Background: an optimization exercise with open tools, aiming at small area and a short achievable clock period. Do not read the settings as production practice. The RTL was checked by simulation tests, not by an equivalence proof against the original design. Power and IR drop assume default switching activity.

==> flow/design.v (excerpt) <==
module mproc (input wire clk, reset, input wire [15:0] d_in, output wire [6:0] addr, output wire [15:0] d_out);
Size in the first run: ~2,100 cells after synthesis, about 240 flip-flops, about 41 I/O pins, roughly 16,000 um^2 of cells after synthesis.
clock: 10.0 ns
lec_check: 0
abc_area: 1
cap_margin: 20
core_margin: 2
core_utilization: 40
cts_buf_list: sky130_fd_sc_hd__clkbuf_8
cts_cluster_size: 16
setup_slack_margin: 5
slew_margin: 20
tns_end_percent: 30
standard.sh (not shown) runs the stock make flow with config.mk's settings and CLKGATE_MAP_FILE= SYNTH_SCRIPT=/design/flow/synth_recipe.tcl, a recipe that flattens the netlist after the stock synthesis.
==> flow/flow/run.sh <==
#!/bin/bash
set -euo pipefail
MARGIN=6.3
sed -e "s/SETUP_SLACK_MARGIN=[0-9.]*/SETUP_SLACK_MARGIN=$MARGIN/" \
    -e "s|CLKGATE_MAP_FILE= |CLKGATE_MAP_FILE= 'BUFFER_PORTS_ARGS=-buffer_cell sky130_fd_sc_hd__buf_2' |" \
    standard.sh > my_standard.sh
bash my_standard.sh > layout.log 2>&1
==> next run, changes <==
==> flow/flow/run.sh (replaced) <==
#!/bin/bash
set -euo pipefail
MARGIN=6.2
sed -e "s/SETUP_SLACK_MARGIN=[0-9.]*/SETUP_SLACK_MARGIN=$MARGIN/" \
    -e "s|CLKGATE_MAP_FILE= |CLKGATE_MAP_FILE= 'BUFFER_PORTS_ARGS=-buffer_cell sky130_fd_sc_hd__buf_2' |" \
    standard.sh > my_standard.sh
bash my_standard.sh > layout.log 2>&1
--- a/flow/config.mk
+++ b/flow/config.mk
@@ -11,6 +11,5 @@
 export CORE_UTILIZATION = 40
 export CTS_BUF_LIST = sky130_fd_sc_hd__clkbuf_8
-export CTS_CLUSTER_SIZE = 16
+export CTS_CLUSTER_SIZE = 24
 export SETUP_SLACK_MARGIN = 5
 export SLEW_MARGIN = 20
-export TNS_END_PERCENT = 30
Outcome:
- The changed run finished clean
- maximum frequency barely changes
- clock power barely changes
- worst setup slack loses 11 ps
- first-iteration DRC count rose by roughly a tenth
- routed wire length came out lower slightly

mproc again, from the RTL that the note above started with.
Settings: LEC_CHECK=0, ABC_AREA=1, CAP_MARGIN=20, CORE_MARGIN=2, CORE_UTILIZATION=40, CTS_BUF_LIST=sky130_fd_sc_hd__clkbuf_8, CTS_CLUSTER_SIZE=16, SETUP_SLACK_MARGIN=5, SLEW_MARGIN=20; clock period 10.0 ns.
==> flow/flow/run.sh <==
#!/bin/bash
set -euo pipefail
MARGIN=6.5
sed -e "s/SETUP_SLACK_MARGIN=[0-9.]*/SETUP_SLACK_MARGIN=$MARGIN/" \
    -e "s|CLKGATE_MAP_FILE= |CLKGATE_MAP_FILE= 'BUFFER_PORTS_ARGS=-buffer_cell sky130_fd_sc_hd__buf_2' |" \
    standard.sh > my_standard.sh
bash my_standard.sh > layout.log 2>&1
Edit:
--- a/flow/flow/run.sh
+++ b/flow/flow/run.sh
@@ -2,3 +2,3 @@
 set -euo pipefail
-MARGIN=6.5
+MARGIN=6.35
 sed -e "s/SETUP_SLACK_MARGIN=[0-9.]*/SETUP_SLACK_MARGIN=$MARGIN/" \
- CTS_BUF_LIST: sky130_fd_sc_hd__clkbuf_8 -> unset
- CTS_CLUSTER_SIZE: 16 -> unset
Result: The new run passed the timing, design-rule and antenna checks; design area decreases by a few percent; total power came out lower by a few percent; non-clock buffer count shrinks by 33; count of clock-buffer cells in the layout decreases by 10; utilization decreases by 1.8 points; area after synthesis does not change; clock skew goes down by 25 ps; clock power stays flat.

**Task to complete:** Reproduce all the entries verbatim, leaving nothing out.

**Your response:**
Background: an optimization exercise with open tools, aiming at small area and a short achievable clock period. Do not read the settings as production practice. The RTL was checked by simulation tests, not by an equivalence proof against the original design. Power and IR drop assume default switching activity.

==> flow/design.v (excerpt) <==
module mproc (input wire clk, reset, input wire [15:0] d_in, output wire [6:0] addr, output wire [15:0] d_out);
Size in the first run: ~2,100 cells after synthesis, about 240 flip-flops, about 41 I/O pins, roughly 16,000 um^2 of cells after synthesis.
clock: 10.0 ns
lec_check: 0
abc_area: 1
cap_margin: 20
core_margin: 2
core_utilization: 40
cts_buf_list: sky130_fd_sc_hd__clkbuf_8
cts_cluster_size: 16
setup_slack_margin: 5
slew_margin: 20
tns_end_percent: 30
standard.sh (not shown) runs the stock make flow with config.mk's settings and CLKGATE_MAP_FILE= SYNTH_SCRIPT=/design/flow/synth_recipe.tcl, a recipe that flattens the netlist after the stock synthesis.
==> flow/flow/run.sh <==
#!/bin/bash
set -euo pipefail
MARGIN=6.3
sed -e "s/SETUP_SLACK_MARGIN=[0-9.]*/SETUP_SLACK_MARGIN=$MARGIN/" \
    -e "s|CLKGATE_MAP_FILE= |CLKGATE_MAP_FILE= 'BUFFER_PORTS_ARGS=-buffer_cell sky130_fd_sc_hd__buf_2' |" \
    standard.sh > my_standard.sh
bash my_standard.sh > layout.log 2>&1
==> next run, changes <==
==> flow/flow/run.sh (replaced) <==
#!/bin/bash
set -euo pipefail
MARGIN=6.2
sed -e "s/SETUP_SLACK_MARGIN=[0-9.]*/SETUP_SLACK_MARGIN=$MARGIN/" \
    -e "s|CLKGATE_MAP_FILE= |CLKGATE_MAP_FILE= 'BUFFER_PORTS_ARGS=-buffer_cell sky130_fd_sc_hd__buf_2' |" \
    standard.sh > my_standard.sh
bash my_standard.sh > layout.log 2>&1
--- a/flow/config.mk
+++ b/flow/config.mk
@@ -11,6 +11,5 @@
 export CORE_UTILIZATION = 40
 export CTS_BUF_LIST = sky130_fd_sc_hd__clkbuf_8
-export CTS_CLUSTER_SIZE = 16
+export CTS_CLUSTER_SIZE = 24
 export SETUP_SLACK_MARGIN = 5
 export SLEW_MARGIN = 20
-export TNS_END_PERCENT = 30
Outcome:
- The changed run finished clean
- maximum frequency barely changes
- clock power barely changes
- worst setup slack loses 11 ps
- first-iteration DRC count rose by roughly a tenth
- routed wire length came out lower slightly

mproc again, from the RTL that the note above started with.
Settings: LEC_CHECK=0, ABC_AREA=1, CAP_MARGIN=20, CORE_MARGIN=2, CORE_UTILIZATION=40, CTS_BUF_LIST=sky130_fd_sc_hd__clkbuf_8, CTS_CLUSTER_SIZE=16, SETUP_SLACK_MARGIN=5, SLEW_MARGIN=20; clock period 10.0 ns.
==> flow/flow/run.sh <==
#!/bin/bash
set -euo pipefail
MARGIN=6.5
sed -e "s/SETUP_SLACK_MARGIN=[0-9.]*/SETUP_SLACK_MARGIN=$MARGIN/" \
    -e "s|CLKGATE_MAP_FILE= |CLKGATE_MAP_FILE= 'BUFFER_PORTS_ARGS=-buffer_cell sky130_fd_sc_hd__buf_2' |" \
    standard.sh > my_standard.sh
bash my_standard.sh > layout.log 2>&1
Edit:
--- a/flow/flow/run.sh
+++ b/flow/flow/run.sh
@@ -2,3 +2,3 @@
 set -euo pipefail
-MARGIN=6.5
+MARGIN=6.35
 sed -e "s/SETUP_SLACK_MARGIN=[0-9.]*/SETUP_SLACK_MARGIN=$MARGIN/" \
- CTS_BUF_LIST: sky130_fd_sc_hd__clkbuf_8 -> unset
- CTS_CLUSTER_SIZE: 16 -> unset
Result: The new run passed the timing, design-rule and antenna checks; design area decreases by a few percent; total power came out lower by a few percent; non-clock buffer count shrinks by 33; count of clock-buffer cells in the layout decreases by 10; utilization decreases by 1.8 points; area after synthesis does not change; clock skew goes down by 25 ps; clock power stays flat.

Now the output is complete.